Task prompt: Provide the count of lines below that include the word "component", without any accompanying remarks.

Supplied records:
[Start of Attachment]

What follows belongs to an exercise in optimizing a design on an open flow for small area, a short achievable clock period and few clock cycles per item; a production flow would make more cautious choices.
No functional check of the RTL was part of any run shown here.
Power is estimated from default activity; no workload was simulated.

==> flow/design.v, too long to show whole: its modules and the start of the top module <==
// module csa_fa: 4 lines
// module csa_ha: 4 lines
// module csa_hai: 4 lines
// module bicubic_tree1: 299 lines
// module bicubic_tree2: 278 lines
// module bicubic_tree3: 256 lines
// module bicubic_pnext: 99 lines
// module bicubic_resampler: 268 lines
// module bicubic_coef: 14 lines
module bicubic_resampler #(
    parameter int LEN_W = bicubic_pkg::LEN_W
) (
    input  wire logic              CLK,
    input  wire logic              RST,
    input  wire logic              start_i,
    input  wire logic [LEN_W-1:0]  src_len_i,
    input  wire logic [LEN_W-1:0]  dst_len_i,
    input  wire logic              src_valid_i,
    input  wire bicubic_pkg::pix_t src_pix_i,
    output logic                   src_ready_o,
    output logic                   out_valid_o,
    output bicubic_pkg::pix_t      out_pix_o,
    input  wire logic              out_ready_i,
    output logic                   done_o
);
  // ...
==> flow/flow/run.sh <==
#!/bin/bash
set -euo pipefail
sed 's/ SETUP_SLACK_MARGIN=[0-9.]* / SETUP_SLACK_MARGIN=6.6 /' standard.sh > standard_margin.sh
grep -q 'SETUP_SLACK_MARGIN=6.6' standard_margin.sh
bash standard_margin.sh > standard.log 2>&1
==> flow/standard.sh <==
#!/bin/bash
# synth_recipe.tcl (not shown) runs the flow's synth.tcl, then flattens the netlist and writes it again
# the make line also repeats each setting of config.mk as NAME=value (left out here)
make -C /OpenROAD-flow-scripts/flow DESIGN_CONFIG=/design/flow/config.mk WORK_HOME=/design/flow/orfs CLKGATE_MAP_FILE= SYNTH_SCRIPT=/design/flow/synth_recipe.tcl "${@:-finish}"
==> flow/config.mk <==
export PLATFORM = sky130hd
export DESIGN_NAME = bicubic_resampler
export DESIGN_NICKNAME = bicubic_resampler
export VERILOG_FILES = /design/flow/design.v
export SDC_FILE = /design/flow/constraint.sdc
export NUM_CORES = 4
export LEC_CHECK = 0
export ABC_CLOCK_PERIOD_IN_PS = 4000
export CAP_MARGIN = 20
export CORE_MARGIN = 2
export CORE_UTILIZATION = 40
export CTS_BUF_LIST = sky130_fd_sc_hd__clkbuf_8
export SETUP_SLACK_MARGIN = 5
export SLEW_MARGIN = 20
export SYNTH_HIERARCHICAL = 1
==> flow/constraint.sdc <==
create_clock -name core_clock -period 10.0 [get_ports {CLK}]
set_input_delay 2.0000 -clock core_clock [delete_from_list [all_inputs] [get_ports {CLK}]]
set_output_delay 2.0000 -clock core_clock [all_outputs]
set_load 0.01 [all_outputs]
==> notes.md, run 1 <==
| Step | Result | Value |
|:---|:---|:---|
| finish | Relative area change from synthesis to final layout | 13.6% |
| outcome | Result of the run | finished clean |
| routing | Detail-routed net length per standard cell | 16.2 um |
| logic synthesis | Post-Syn Area per Cell | 10.4 um^2 |
| routing | Number of vias after detailed routing | 18136 |
| finish | Total Nets Final | 3127 |
| routing | Met3 routed wirelength | 2950 um |
| global routing | Global-route wire length before repair | 95400 um |
| finish | Number of diodes added for antenna fixing | 1 |
| clock tree | H-Tree Depth | 2 |
| power | Sequential power share | 27.7% |
| finish | Sequential Area | 9830 um^2 |
| finish | Utilization of the core after routing | 46.1% |
| clock tree | Maximum buffer depth of the clock tree | 3 |
| clock tree | CTS clk-pin slew, worst paths | 0.06 ns |
| finish | Final instance count without filler cells | 3564 |
| finish | Count of non-CTS buffers in the layout | 165 |
| sta | Setup repair after global routing missed its margin | true |
| power | Leakage component of the power | 12.3 nW |
| die | Starting utilization of the core area | 40.6% |
| routing | Number of nets still failing antenna checks after routing | 0 |
| sta | Shortest clock period the worst path allows after layout | 3.69 ns |
| global routing | Met3 GRT Util | 2.93% |
| finish | Final clock-cell share | 4.36% |
| global routing | Global-route congestion overflow total | 0 |
| critical path | Reg-to-Reg Start | den[1] |
| finish | Fraction of standard cell area that is sequential | 32.3% |
| finish | Dominant kind of cell | multi-input combinational cells |
| logic synthesis | Cell area after technology mapping | 26800 um^2 |
| power | Sequential logic power | 2.44 mW |
| routing | Top Metal Used | met4 |
| clock tree | Clock root cell | sky130_fd_sc_hd__clkbuf_8 |
| routing | Number of design-rule violations left by the first detailed-router iteration | 992 |
| global routing | Gr usage total | 16.8% |
| sta | Setup-failing EPs final | 0 |
| power | Part of the total power dissipated in combinational logic | 56.2% |
| finish | Most common cell after layout, fill and taps aside | sky130_fd_sc_hd__nand2_1 |
| logic synthesis | Gate count after technology mapping | 2581 |
| critical path | Setup crit start kind | register |
| sta | Final hold violations | 0 |
| routing | Average vias per placed instance | 5.09 |
| power | Switching share of power | 40.5% |
| critical path | Arrival time of the worst setup path | 4.10 ns |
==> run 2: changes to the inputs <==
--- a/flow/config.mk
+++ b/flow/config.mk
@@ -10,5 +10,4 @@
 export CORE_MARGIN = 2
 export CORE_UTILIZATION = 40
-export CTS_BUF_LIST = sky130_fd_sc_hd__clkbuf_8
 export SETUP_SLACK_MARGIN = 5
 export SLEW_MARGIN = 20
==> notes.md, run 2 <==
| Step | Result | Value | Change |
|:---|:---|:---|:---|
| power | Power consumption | 9.01 mW | was 8.82 mW |
| global routing | Pin count of the biggest net entering global routing | 95 | unchanged |
| finish | Share of post-route cells with drive strength above 1 | 14.9% | was 14.4% |
| sta | Pins Over Slew Limit | 0 | unchanged |
| global routing | Global-route wire length before repair | 96000 um | was 95400 um |
| power | Total power per unit cell area | 293 nW/um^2 | was 290 nW/um^2 |
| finish | Final instance count without filler cells | 3546 | was 3564 |
| logic synthesis | Synthesized netlist net count | 3056 | unchanged |
| routing | Number of vias after detailed routing | 18160 | was 18136 |
| finish | Most common cell after layout, fill and taps aside | sky130_fd_sc_hd__nand2_1 | unchanged |
| finish | Registers with the highest flip-flop counts | h1 (12), r1a (12), r1b (12) | unchanged |
| sta | Timing-limited maximum frequency | 0.275 GHz | was 0.271 GHz |
| critical path | Buffering stage count on the worst path with inverters included | 3 | was 5 |
| clock tree | Worst-Skew Late Latency | 0.58 ns | was 0.67 ns |
| placed design | Number of cells after detailed placement | 3325 | unchanged |
| routing | Number of nets still failing antenna checks after routing | 0 | unchanged |
| critical path | Required time at the worst-slack endpoint | 10.40 ns | was 10.41 ns |
| die | Width of the chip | 263 um | unchanged |
| sta | Final worst-path setup slack | 6.36 ns | was 6.31 ns |
| finish | Combined area of the multi-input logic cells | 15400 um^2 | was 15300 um^2 |
| critical path | Worst reg2reg path depth | 13 | was 18 |
| sta | Crit share post-route | 36.4% | was 36.9% |
| clock tree | Clock root cell | sky130_fd_sc_hd__clkbuf_16 | was sky130_fd_sc_hd__clkbuf_8 |
| critical path | Reg-to-reg setup timing slack | 6.36 ns | was 6.31 ns |
| critical path | Critical register-to-register path endpoint | pa[10] | was en[5] |
| sta | Slew of the pin with the lowest slew margin | 1.07 ns | was 1.06 ns |
| logic synthesis | Gate count after technology mapping | 2581 | unchanged |
| finish | Design area | 30700 um^2 | was 30400 um^2 |
| flow run | Maxcap violations | 0 | unchanged |
| critical path | Arrival time of the worst setup path | 4.04 ns | was 4.10 ns |
| critical path | Reg-to-Reg Start | p3[2] | was den[1] |
| critical path | Sequence of cells on the critical path | buf_4 > buf_6 > inv_2 > fa_1 > fa_1 > ha_4 > nor2b_2 > o21a_1 > a311o_2 > a221o_1 > a21oi_2 > nor2b_1 > o21ai_1 | was buf_6 > inv_8 > ha_1 > nor2b_4 > o31ai_4 > nand2b_1 > a21oi_2 > xnor2_2 > ha_1 > buf_4 > a41oi_4 > nand4b_1 > o21ai_4 > buf_4 > buf_6 > nor2_1 > a21oi_2 > o221ai_2 |
| sta | Setup repair after global routing missed its margin | true | unchanged |
| global routing | Antenna violations before repair | 0 | was 1 |
| outcome | Result of the run | finished clean | unchanged |
| sta | Final hold violations | 0 | unchanged |
| sta | Shortest clock period the worst path allows after layout | 3.64 ns | was 3.69 ns |
| placed design | Final weighted congestion in routability-driven placement | 0.893 | unchanged |
| clock tree | Cts hold-fix bufs | 0 | unchanged |
| logic synthesis | Count of synthesis-stage warnings from yosys | 7 | unchanged |
| critical path | Setup crit start kind | register | unchanged |
| finish | Most used cells in the layout excluding fill and tap cells | sky130_fd_sc_hd__nand2_1, sky130_fd_sc_hd__inv_1, sky130_fd_sc_hd__edfxtp_1 | unchanged |
| hold path | End point of the worst hold path | pp2[4] | was x4[0] |
| routing | Average vias per placed instance | 5.12 | was 5.09 |
| clock tree | Inserted Clock Buffers | 41 | was 61 |
| clock tree | Clock sinks | 346 | unchanged |
| finish | Utilization of the core after routing | 46.5% | was 46.1% |
| sta | Max-Slew Margin vs Limit | 28.7% | was 29.2% |
| critical path | Critical-path maximum fanout | 4 | unchanged |
| global routing | Gr usage total | 17.0% | was 16.8% |
| die | Y dimension of the die | 263 um | unchanged |
| critical path | CP most frequent cell | sky130_fd_sc_hd__fa_1 |  |
| finish | Sequential Area | 9830 um^2 | unchanged |
| sta | Setup-failing EPs final | 0 | unchanged |
| critical path | Critical path's largest stage delay | 0.55 ns | was 0.42 ns |
| critical path | Cell depth of the worst setup path | 13 | was 18 |
| die | Number of top-level pins | 38 | unchanged |
| global routing | Global-route congestion overflow total | 0 | unchanged |
| finish | Number of inserted filler cells in the final layout | 6003 | was 6025 |
| placed design | Half-perimeter wire length of the detailed placement result | 40000 um | unchanged |
| power | Leakage component of the power | 12.4 nW | was 12.3 nW |
| die | Core Footprint | 66000 um^2 | unchanged |
| routing | Pre-Repair DR Iteration Count | 5 | unchanged |
| critical path | Crit Path Class | register to register | unchanged |
| finish | Relative area change from synthesis to final layout | 14.7% | was 13.6% |
| clock tree | Maximum buffer depth of the clock tree | 3 | unchanged |
| global routing | Number of global-route vias before repair | 19018 | was 19174 |
| logic synthesis | Post-Syn Area per Cell | 10.4 um^2 | unchanged |
| routing | Routed WL | 58400 um | was 57900 um |
| clock tree | CTS tree | built | unchanged |
| die | Starting utilization of the core area | 40.6% | unchanged |
| critical path | Setup crit end kind | register | unchanged |
| clock tree | CTS clk-pin slew, worst paths | 0.06 ns | about the same |
| die | Cell Rows | 94 | unchanged |
| routing | Post-detailed-route DRC marker count | 0 | unchanged |
| routing | Detail-routed net length per standard cell | 16.5 um | was 16.2 um |
| routing | Number of design-rule violations left by the first detailed-router iteration | 974 | was 992 |
| clock tree | H-Tree Depth | 2 | unchanged |
| hold path | Worst Hold Class | register to register | unchanged |
| placed design | Placement Cell Area | 27600 um^2 | unchanged |
| sta | TNS Setup | 0 ns | unchanged |
| sta | Min Hold Slack | 0.410 ns | was 0.407 ns |
| placed design | Placement-stage worst setup slack | 4.34 ns | unchanged |
| hold path | Hold-critical path depth | 0 | unchanged |
| die | Die area | 69000 um^2 | unchanged |
| hold path | Worst Min Path Start | pp1[4] | was x3[0] |
| critical path | Critical path's slowest cell | sky130_fd_sc_hd__fa_1 | was sky130_fd_sc_hd__edfxtp_1 |
| sta | Final clock skew | 0.0210 ns | was 0.0472 ns |
| finish | Total Nets Final | 3124 | was 3127 |
| power | Highest ir drop seen on vdd | 0.297 mV | was 0.307 mV |
| logic synthesis | Cell area after technology mapping | 26800 um^2 | unchanged |
| finish | Number of diodes added for antenna fixing | 0 | was 1 |
| critical path | Cell type group with the largest total delay on the critical path | compound AO/OA/AOI/OAI gates | unchanged |
| placed design | Port buffer count | 37 | unchanged |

[End of Attachment]

Exercise answer: 2